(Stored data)
= Beginning of Section =

**config.mk**
```make
export PLATFORM = sky130hd
export DESIGN_NAME = pm_event_regs
export DESIGN_NICKNAME = d
export VERILOG_FILES = /design/src/rtl/pm_evt_pkg.sv /design/src/rtl/pm_evt_timer.sv /design/src/rtl/pm_evt_ctrl.sv /design/src/rtl/pm_evt_datapath.sv /design/src/rtl/pm_event_regs.sv
export SDC_FILE = /design/constraint.sdc
export NUM_CORES = 1
export LEC_CHECK = 0
export ABC_AREA = 1
export BUFFER_PORTS_ARGS = -buffer_cell sky130_fd_sc_hd__buf_2
export CAP_MARGIN = 20
export CORE_ASPECT_RATIO = 2
export CORE_MARGIN = 1.5
export CORE_UTILIZATION = 50
export DETAILED_ROUTE_END_ITERATION = 10
export PLACE_DENSITY = 0.7
export SYNTH_ARGS = -nofsm -noshare
export SYNTH_HDL_FRONTEND = slang
export SYNTH_SLANG_ARGS = --single-unit
```
**constraint.sdc**
```tcl
create_clock -name clk -period 3.2 [get_ports clk]
set_input_delay 0.32 -clock clk [delete_from_list [all_inputs] [get_ports clk]]
set_output_delay 0.32 -clock clk [all_outputs]
set_load 0.02 [all_outputs]
```
[config.mk]
export PLATFORM = sky130hd
export DESIGN_NAME = isr_seq
export DESIGN_NICKNAME = d
export VERILOG_FILES = /design/src/rtl/isr_seq_pkg.sv /design/src/rtl/isr_seq_ctrl.sv /design/src/rtl/isr_seq_dpath.sv /design/src/rtl/isr_seq.sv
export SDC_FILE = /design/constraint.sdc
export NUM_CORES = 1
export LEC_CHECK = 0
export BUFFER_PORTS_ARGS = -buffer_cell sky130_fd_sc_hd__buf_4
export CAP_MARGIN = 20
export CORE_MARGIN = 2
export CORE_UTILIZATION = 26
export CTS_BUF_LIST = sky130_fd_sc_hd__clkbuf_16
export DETAILED_ROUTE_END_ITERATION = 8
export SETUP_SLACK_MARGIN = 0.2
export SLEW_MARGIN = 0
export SYNTH_ARGS = -nofsm -noshare
export SYNTH_HDL_FRONTEND = slang
export SYNTH_HIERARCHICAL = 1
export SYNTH_SLANG_ARGS = --single-unit
[constraint.sdc]
create_clock -name clk -period 5.7 [get_ports clk]
set_input_delay 1.14 -clock clk [delete_from_list [all_inputs] [get_ports clk]]
set_output_delay 1.14 -clock clk [all_outputs]
set_load 0.01 [all_outputs]
[src/rtl/isr_seq_pkg.sv]
package isr_seq_pkg;
  localparam int WORD_W    = 16;
  localparam int BYTE_W    = 8;
  localparam int CTX_BYTES = 6;  // flags, CS, IP as bytes
  localparam int VEC_BYTES = 4;  // IP and CS from the table
  localparam int IDX_W     = $clog2(CTX_BYTES);

  localparam logic [1:0] OP_IDLE = 2'b00;
  localparam logic [1:0] OP_WR   = 2'b01;
  localparam logic [1:0] OP_RD   = 2'b10;
  localparam logic [1:0] OP_ACK  = 2'b11;

  typedef struct packed {
    logic             capCtx;   // latch current context
    logic             clrMask;  // clear enable and trap bits
    logic             capType;  // latch type byte
    logic             pushWr;   // stack write, byte selected by byteIdx
    logic             popRd;    // stack read
    logic             vecRd;    // vector table read
    logic [IDX_W-1:0] byteIdx;
  } strobes_t;
endpackage

[src/rtl/isr_seq_ctrl.sv]
module isr_seq_ctrl
  import isr_seq_pkg::*;
(
  input  logic       clk,
  input  logic       rstN,
  input  logic       instrDone,
  input  logic       intReq,
  input  logic       ifFlag,
  input  logic       retCmd,
  output strobes_t   strb,
  output logic [1:0] busOp,
  output logic       busy,
  output logic       ctxLoad
);
  typedef enum logic [2:0] {
    S_IDLE, S_PUSH, S_ACK1, S_ACK2, S_VEC, S_POP, S_LOAD
  } state_e;

  state_e           state, nextState;
  logic [IDX_W-1:0] cnt, nextCnt;
  logic             takeInt, takeRet, lastPush, lastVec;

  assign takeInt  = (state == S_IDLE) && instrDone && intReq && ifFlag;
  assign takeRet  = (state == S_IDLE) && retCmd && !takeInt;
  assign lastPush = (cnt == IDX_W'(CTX_BYTES - 1));
  assign lastVec  = (cnt == IDX_W'(VEC_BYTES - 1));

  always_comb begin
    nextState = state;
    nextCnt   = cnt;
    case (state)
      S_IDLE: begin
        nextCnt = '0;
        if (takeInt)      nextState = S_PUSH;
        else if (takeRet) nextState = S_POP;
      end
      S_PUSH: begin
        if (lastPush) begin
          nextState = S_ACK1;
          nextCnt   = '0;
        end else begin
          nextCnt = cnt + 1'b1;
        end
      end
      S_ACK1: nextState = S_ACK2;
      S_ACK2: begin
        nextState = S_VEC;
        nextCnt   = '0;
      end
      S_VEC: begin
        if (lastVec) nextState = S_LOAD;
        else         nextCnt   = cnt + 1'b1;
      end
      S_POP: begin
        if (lastPush) nextState = S_LOAD;
        else          nextCnt   = cnt + 1'b1;
      end
      S_LOAD:  nextState = S_IDLE;
      default: nextState = S_IDLE;
    endcase
  end

  always_ff @(posedge clk) begin
    if (!rstN) begin
      state <= S_IDLE;
      cnt   <= '0;
    end else begin
      state <= nextState;
      cnt   <= nextCnt;
    end
  end

  always_comb begin
    strb         = '0;
    strb.byteIdx = cnt;
    busOp        = OP_IDLE;
    strb.capCtx  = takeInt || takeRet;
    case (state)
      S_PUSH: begin
        busOp       = OP_WR;
        strb.pushWr = 1'b1;
      end
      S_ACK1: begin
        busOp        = OP_ACK;
        strb.clrMask = 1'b1;
      end
      S_ACK2: begin
        busOp        = OP_ACK;
        strb.capType = 1'b1;
      end
      S_VEC: begin
        busOp      = OP_RD;
        strb.vecRd = 1'b1;
      end
      S_POP: begin
        busOp      = OP_RD;
        strb.popRd = 1'b1;
      end
      default: ;
    endcase
  end

  assign busy    = (state != S_IDLE);
  assign ctxLoad = (state == S_LOAD);

  // without a full entry condition or a return command, idle persists
  p_gate_r2: assert property (@(posedge clk) disable iff (!rstN)
    (state == S_IDLE && !(instrDone && intReq && ifFlag) && !retCmd)
      |=> (state == S_IDLE));

  // acknowledge phase follows only the push phase
  p_push_done_r3: assert property (@(posedge clk) disable iff (!rstN)
    (state == S_ACK1) |-> ($past(state) == S_PUSH));

  // acknowledge cycles come in pairs
  p_ack_pair_r4: assert property (@(posedge clk) disable iff (!rstN)
    (busOp == OP_ACK && state == S_ACK1) |=> (busOp == OP_ACK));

  // one-cycle load, then idle
  p_load_once_r6: assert property (@(posedge clk) disable iff (!rstN)
    ctxLoad |=> (!ctxLoad && !busy));

  // a running entry never turns into a pop
  p_ret_ignored_r9: assert property (@(posedge clk) disable iff (!rstN)
    (state inside {S_PUSH, S_ACK1, S_ACK2, S_VEC}) |=> (state != S_POP));
endmodule
<file path="config.mk">
export PLATFORM = sky130hd
export DESIGN_NAME = cellframe_tx
export DESIGN_NICKNAME = d
export VERILOG_FILES = /design/src/rtl/cellframe_pkg.sv /design/src/rtl/cellframe_scrambler.sv /design/src/rtl/cellframe_sched.sv /design/src/rtl/cellframe_ser.sv /design/src/rtl/cellframe_tx.sv
export SDC_FILE = /design/constraint.sdc
export NUM_CORES = 1
export LEC_CHECK = 0
export CAP_MARGIN = 0
export CORE_UTILIZATION = 33
export CTS_CLUSTER_SIZE = 24
export DETAILED_ROUTE_END_ITERATION = 12
export DONT_BUFFER_PORTS = 1
export PLACE_DENSITY = 0.57
export SLEW_MARGIN = 10
export SYNTH_ARGS = -nofsm -noshare
export SYNTH_HDL_FRONTEND = slang
export SYNTH_SLANG_ARGS = --single-unit
export TNS_END_PERCENT = 10
</file>
<file path="constraint.sdc">
create_clock -name clk -period 3.74 [get_ports clk]
set_clock_uncertainty 0.1 [all_clocks]
set_input_delay 0.187 -clock clk [delete_from_list [all_inputs] [get_ports clk]]
set_output_delay 0.187 -clock clk [all_outputs]
set_load 0.01 [all_outputs]
</file>
==> config.mk <==
export PLATFORM = sky130hd
export DESIGN_NAME = regxcvr
export DESIGN_NICKNAME = d
export VERILOG_FILES = /design/src/rtl/regxcvr_pkg.sv /design/src/rtl/xcvr_edge_sync.sv /design/src/rtl/xcvr_ctrl.sv /design/src/rtl/xcvr_datapath.sv /design/src/rtl/regxcvr.sv
export SDC_FILE = /design/constraint.sdc
export NUM_CORES = 1
export LEC_CHECK = 0
export BUFFER_PORTS_ARGS = -buffer_cell sky130_fd_sc_hd__buf_2
export CELL_PAD_IN_SITES_DETAIL_PLACEMENT = 0
export CELL_PAD_IN_SITES_GLOBAL_PLACEMENT = 1
export CORE_MARGIN = 2
export CORE_UTILIZATION = 29
export CTS_CLUSTER_DIAMETER = 50
export DETAILED_ROUTE_END_ITERATION = 6
export PLACE_DENSITY = 0.81
export SYNTH_ARGS = -nofsm -noshare
export SYNTH_HDL_FRONTEND = slang
export SYNTH_HIERARCHICAL = 1
export SYNTH_SLANG_ARGS = --single-unit
==> constraint.sdc <==
create_clock -name clk -period 1.5 [get_ports clk]
set_clock_uncertainty 0.2 [all_clocks]
set_input_delay 0.15 -clock clk [delete_from_list [all_inputs] [get_ports clk]]
set_output_delay 0.15 -clock clk [all_outputs]
set_load 0.005 [all_outputs]
==> src/rtl/regxcvr_pkg.sv <==
package regxcvr_pkg;
  // Strobes passed from the control unit to the storage datapath
  typedef struct packed {
    logic loadAB;   // A-to-B storage loads from the A input bus
    logic loadBA;   // B-to-A storage loads from the B input bus
    logic driveB;   // port B driven
    logic driveA;   // port A driven
  } xcvrStrobe_t;

  localparam int NUM_PATHS = 2;
  localparam int PATH_AB   = 0;
  localparam int PATH_BA   = 1;
endpackage

==> src/rtl/xcvr_edge_sync.sv <==
module xcvr_edge_sync #(
  parameter int STAGES = 2
) (
  input  logic clk,
  input  logic lePin,
  input  logic clkPin,
  output logic leLvl,
  output logic clkRise
);
  localparam int TOP = STAGES - 1;

  logic [TOP:0] leChain;
  logic [TOP:0] clkChain;
  logic         clkPrev;

  // Plain samplers: no reset needed, reset holds off their use downstream
  always_ff @(posedge clk) begin
    leChain  <= {leChain[TOP-1:0], lePin};
    clkChain <= {clkChain[TOP-1:0], clkPin};
    clkPrev  <= clkChain[TOP];
  end

  assign leLvl   = leChain[TOP];
  assign clkRise = clkChain[TOP] & ~clkPrev;
endmodule

==> src/rtl/xcvr_ctrl.sv <==
module xcvr_ctrl
  import regxcvr_pkg::*;
#(
  parameter int SYNC_STAGES = 2
) (
  input  logic        clk,
  input  logic        rst,
  input  logic        leAB,
  input  logic        clkAB,
  input  logic        oeAB,
  input  logic        leBA,
  input  logic        clkBA,
  input  logic        oeBA_n,
  output xcvrStrobe_t strobe
);
  logic [NUM_PATHS-1:0] lePins;
  logic [NUM_PATHS-1:0] clkPins;
  logic [NUM_PATHS-1:0] leLvl;
  logic [NUM_PATHS-1:0] clkRise;
  logic [NUM_PATHS-1:0] load;
  logic                 live;

  assign lePins[PATH_AB]  = leAB;
  assign lePins[PATH_BA]  = leBA;
  assign clkPins[PATH_AB] = clkAB;
  assign clkPins[PATH_BA] = clkBA;

  for (genvar p = 0; p < NUM_PATHS; p++) begin : g_path
    xcvr_edge_sync #(.STAGES(SYNC_STAGES)) sync_i (
      .clk    (clk),
      .lePin  (lePins[p]),
      .clkPin (clkPins[p]),
      .leLvl  (leLvl[p]),
      .clkRise(clkRise[p])
    );
    // Transparent level wins over the edge; both load the same input
    assign load[p] = live & (leLvl[p] | clkRise[p]);
  end

  // Outputs stay quiet until the cycle after reset is released
  always_ff @(posedge clk) begin
    if (rst) live <= 1'b0;
    else     live <= 1'b1;
  end

  always_comb begin
    strobe.loadAB = load[PATH_AB];
    strobe.loadBA = load[PATH_BA];
    strobe.driveB = live & oeAB;
    strobe.driveA = live & ~oeBA_n;
  end
endmodule

==> src/rtl/xcvr_datapath.sv <==
module xcvr_datapath
  import regxcvr_pkg::*;
#(
  parameter int WIDTH = 18
) (
  input  logic             clk,
  input  logic             rst,
  input  xcvrStrobe_t      strobe,
  input  logic [WIDTH-1:0] aIn,
  input  logic [WIDTH-1:0] bIn,
  output logic [WIDTH-1:0] storeAB,
  output logic [WIDTH-1:0] storeBA
);
  // Each storage word is fed only from the opposite port's sensed pins
  always_ff @(posedge clk) begin
    if (rst)                storeAB <= '0;
    else if (strobe.loadAB) storeAB <= aIn;
  end

  always_ff @(posedge clk) begin
    if (rst)                storeBA <= '0;
    else if (strobe.loadBA) storeBA <= bIn;
  end
endmodule

==> src/rtl/regxcvr.sv <==
module regxcvr
  import regxcvr_pkg::*;
#(
  parameter int WIDTH       = 18,
  parameter int SYNC_STAGES = 2
) (
  input  logic             clk,
  input  logic             rst,
  input  logic             leAB,
  input  logic             clkAB,
  input  logic             oeAB,
  input  logic             leBA,
  input  logic             clkBA,
  input  logic             oeBA_n,
  input  logic [WIDTH-1:0] aIn,
  input  logic [WIDTH-1:0] bIn,
  output logic [WIDTH-1:0] bOut,
  output logic             bDrive,
  output logic [WIDTH-1:0] aOut,
  output logic             aDrive
);
  xcvrStrobe_t strobe;

  xcvr_ctrl #(.SYNC_STAGES(SYNC_STAGES)) ctrl_i (
    .clk   (clk),
    .rst   (rst),
    .leAB  (leAB),
    .clkAB (clkAB),
    .oeAB  (oeAB),
    .leBA  (leBA),
    .clkBA (clkBA),
    .oeBA_n(oeBA_n),
    .strobe(strobe)
  );

  xcvr_datapath #(.WIDTH(WIDTH)) dp_i (
    .clk    (clk),
    .rst    (rst),
    .strobe (strobe),
    .aIn    (aIn),
    .bIn    (bIn),
    .storeAB(bOut),
    .storeBA(aOut)
  );

  assign bDrive = strobe.driveB;
  assign aDrive = strobe.driveA;
endmodule

Word-level counts from Yosys, hierarchy flattened
Index checks and enable logic that the tools add are counted.
- bitwise logic cells: 11
- mux-type cells: 1
- operators with widths (operator ; count):
    AND 1 bit ; 6
    inverter 1 bit ; 3
    OR 1 bit ; 2
    two-way mux 1 bit ; 1
- output and inout port bits: 38
- input bits: 44
- register bits after elaboration: 47
- logic and storage cells: 21

Logic depth before layout (Yosys ltp)
- depth after elaboration: 4
- depth in mapped cells: 6
- mapped depth without buffers: 4

Hierarchy
Netlist, hierarchy kept.
- by module, submodules not included (module ; cells an instance ; area each (um2) ; sequential area each (um2) ; times used):
    xcvr_datapath ; 116 ; 1298.7 ; 720.7 ; 1
    xcvr_edge_sync ; 6 ; 113.9 ; 100.1 ; 2
    xcvr_ctrl ; 6 ; 53.8 ; 20.0 ; 1

Worst setup path after synthesis
No wires, ideal clock.
- path kind: register -> register
- start point: register ctrl_i.g_path[0].sync_i.clkChain[1]
- end point: register dp_i.storeAB[10]
- buffers on the path: 2
- setup time: 0.117 ns
- required time: 1.183 ns
- slack: 0.138 ns
- arrival time: 1.045 ns
- clock period less this slack: 1.362 ns
- cell stages (with the launch flop): 7
- cell sequence: dfxtp_1 > nor2b_4 > o21a_1 > buf_6 > buf_12 > mux2i_1 > nor2_1
- RTL lines (what ; line ; RTL):
    start, declared ; xcvr_edge_sync.sv:13 ; logic [TOP:0] clkChain;
    start signal, assigned ; xcvr_edge_sync.sv:19 ; clkChain <= {clkChain[TOP-1:0], clkPin};
    end signal, assigned ; xcvr_datapath.sv:17 ; else if (strobe.loadAB) storeAB <= aIn;
    end, declared ; xcvr_datapath.sv:11 ; output logic [WIDTH-1:0] storeAB,

==> summary by stage <==
Die
The total I/O pin count is 82. The width of the die is 77.8 um. After floorplanning, the core was divided into 26 placement rows. From bottom edge to top edge, the die measures 77.8 um. In this run the standard cell core region covers slightly above 5000 sq um. The initial utilization of the core area, before any placement, comes to 30.6%. The floorplan step defined a die boundary enclosing between 6000 and 7000 sq um.

Critical path
Along the worst path, the maximum fanout reaches 18. The path depth of the worst reg2reg path is 5. For flop-to-flop paths, the worst setup slack is roughly 0.083 ns. In this run the critical register-to-register path is launched from ctrl_i/g_path[1].sync_i/clkChain[1]. The worst setup path is launched from a register. The setup path with the least slack is of type reg -> reg. The reg-to-reg endpoint is dp_i/storeBA[3].

STA puts the critical path data required time at 1.47 ns. The arrival time at the worst endpoint is 1.39 ns. The sort of element at the end of the critical path is a register.

Power and ir drop
Combinational cells account for approximately 14% of the total power. The internal power is 1.97 mW. The part of the total power dissipated in the clock network is 31.9%. Net switching is 21.9% of the power. The maximum resistive drop on vdd is slightly above 700 uV.

The power density of the placed cells is just under 1000 nW/um^2. Sequential cells burn 53.6% of the power. Summed over all cells, the static leakage comes to 1.24 nW.

The net switching power of the design is 0.551 mW.

Clocking
The number of clock buffers added by TritonCTS is 5. Clock latency on the worst-skew pair, taken at its later pin, is about 0.29 ns. The CTS H-tree depth is 2. In this run the deepest clock path goes through 2 buffers.

CTS saw 47 sinks. The tree is rooted in a clkbuf_8. Clock-pin slew was measured on the worst setup and hold paths at about 0.080 ns. TritonCTS built the clock tree.

Yosys
For this run, the number of Yosys warnings is 6. For this run, the leading register cell type out of synthesis is dfxtp_1. The number of standard cells after synthesis is 134. In the synthesized netlist the async set-or-reset flop fraction comes to 0%. The commonest cells after synthesis are dfxtp_1 (47), mux2i_1 (36), nor2_1 (36). The post-synthesis sequential area ratio is between 50% and 60%. The post-synthesis area per instance is 11.8 sq um.

Yosys attributes the largest share of cell area to dfxtp_1 (60%), mux2i_1 (23%), nor2_1 (8.6%). Synthesis produced a netlist with a net count of approximately 180. Yosys mapped a number of flops with a built-in enable equal to 0. dfxtp_1 takes more of the synthesized area than any other cell.

Among all cell types in the netlist, the one instantiated most often is dfxtp_1. The synthesized area is between 1500 and 2000 sq um. The share of the synthesized area in the top cell type is roughly 60%. Synthesis inferred 47 register bits. The number of library cell types mapped by synthesis is 11.

Finish
The final-layout fill cell count is about 480. From synthesis to final layout, the design area changed by 61.4%. The repair_antennas step left the layout with diodes totalling 0.

Summing all multi-input logic gate instances after layout gives ~550 sq um. In the final layout, the share of cells above drive strength 1 is approximately 36%. The number of nets in the final layout is about 300. The register area is roughly 940 sq um. The final design utilization is approximately 49%.

Timing
The routed design could run at a clock period as short as between 1 and 1.5 ns. The number of max-slew violations in the final report is 0. Setup repair after global routing left no endpoint under its margin. Setup violations remaining at the end of the flow were counted as 0. The worst pin sits at a relative slew slack of approximately 76%. The number of hold violations in the final report is 1. For this run, the top clock speed supported by timing is 706 MHz. On the final layout, the worst hold slack is -0.00138 ns.

The worst-margin pin slew is roughly 0.35 ns. For the final routed database, the setup TNS stands at 0 ns. Of the available clock period, the critical path in the final layout requires 94.5%.

Global route
The first global-routing pass estimated between 5000 and 6000 um of wire. The total overflow left after global routing is 0. The initial antenna violation count is 0. Entering global routing, the biggest net connects 22 pins.

Global routing used between 10% and 20% of the available tracks across all layers. The number of global-route vias before repair is approximately 1,200.

Status
The checks that failed: negative hold slack. The run finished, with violations left.

Drt
The count of routing violations after the opening detailed-route iteration is 26. The per-cell routed wire length is about 10 um. The detailed router placed between 1,000 and 1,500 vias in this run. Wires add up to 3440 um. Before antenna repair, the detailed router went through 3 iterations. Once detail routing completed, the nets flagged for antenna violations numbered 0.

The detail-routed via count per cell is roughly 4. In the routed design, unresolved DRC markers number 0.

Min path
The endpoint with the worst hold slack is ctrl_i/live. The number of cells traversed by the worst hold path is 2. The hold path startpoint is rst. The worst hold path belongs to the class in -> reg.

Placed design
The placed wire-length estimate is 2070 um. Routability-driven placement finished with a final weighted congestion of roughly 0.75. Port buffering added 81 buffers.

Flow run
The tool flagged a number of max-cap violations equal to 0.
[placed cells by master, fill, tap and decap left out, drive strengths merged]
master and count:
and2 1, buf 84, clkbuf 8, dfxtp 47
dlygate4sd3 40, inv 1, mux2i 36, nor2 36
nor2b 3, o21a 2
[through the flow]
stage | cell area (sq um) | power (mW) | setup slack [ns] | hold slack [ns] | cells
final | 2550 | 2.52 | 0.0832 | -0.00138 | 328
after global routing | 2550 | 2.66 | 0.00772 | 0.00768 | 328
after CTS | 2550 | 2.56 | 0.112 | 0.00470 | 328
after detailed placement | 2050 | 1.67 | 0.124 | 0.0566 | 280
after global placement | 2050 | 1.66 | 0.139 | 0.0534 | 280
after floorplan | 1580 | 1.54 | 0.138 | -0.0223 | 134
[worst max-delay path by stage]
stage	startpoint	endpoint	slack, ns
3_3_place_gp	ctrl_i/g_path[0].sync_i/clkChain[1]	dp_i/storeAB[14]	0.14
4_1_cts	ctrl_i/g_path[1].sync_i/clkChain[1]	dp_i/storeBA[17]	0.11
5_1_grt	ctrl_i/g_path[0].sync_i/clkChain[1]	dp_i/storeAB[15]	0.008
3_5_place_dp	ctrl_i/g_path[1].sync_i/clkChain[1]	dp_i/storeBA[0]	0.12
2_1_floorplan	ctrl_i/g_path[0].sync_i/clkChain[1]	dp_i/storeAB[10]	0.14
6_report	ctrl_i/g_path[1].sync_i/clkChain[1]	dp_i/storeBA[3]	0.08
[worst max-delay path, cell delays in order (launching register included)]
cell	delay (ns)
dfxtp_1	0.33
nor2b_4	0.13
o21a_1	0.17
buf_12	0.18
mux2i_1	0.22
nor2_1	0.07
[kinds of logic (layout without fill, tap and decap cells)]
group	count (synthesis)	count (layout)	synth area share, %
compound gates	2	2	0.950
buf+inv	9	133	5.46
flops	47	47	59.5
mux	36	36	22.8
simple gates	40	40	11.2
[area by class of cell]
type | count | share of cell area [%]
Tap cell | 70 | 3.43
Timing Repair Buffer | 124 | 33.9
Sequential cell | 47 | 36.9
Inverter | 1 | 0.147
Multi-Input combinational cell | 78 | 21.7
Clock buffer | 8 | 3.92
[power groups by stage]
stage	clock [mW]	sequential, mW	combinational [mW]
floorplan	0	1.38	0.156
global placement	0	1.38	0.285
detailed placement	0	1.38	0.287
CTS	0.841	1.35	0.366
global route	0.903	1.36	0.400
finish	0.804	1.35	0.366
[sequential cells by signal (all words and copies together) (netlist names)]
register	flops
ctrl_i/g_path.sync_i/clkChain	4
ctrl_i/g_path.sync_i/clkPrev	2
ctrl_i/g_path.sync_i/leChain	4
ctrl_i/live	1
dp_i/storeAB	18
dp_i/storeBA	18
[metal layers]
metal,up-vias,wire (um),share of wire [%],track usage [%]
met2,52,1710,50,19.9
met1,579,1470,43,13.2
met4,0,40,1.2,4.82
met3,4,224,6.5,3.84
li1,677,-,-,-
met5,-,0,0,0
[timing repair]
action,CTS,global route
endpoints found under the setup margin,0,0
hold buffers,40,0
resized for setup,0,0
setup buffers,0,0
endpoints found under the hold margin,40,0
Note: power is estimated with default switching activity, not from simulation.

= End of Section =

PROBLEM TO SOLVE — The lines in the records above that include the word "oeAB" must be copied out.

SOLUTION BELOW —
  input  logic        oeAB,
    strobe.driveB = live & oeAB;
  input  logic             oeAB,
    .oeAB  (oeAB),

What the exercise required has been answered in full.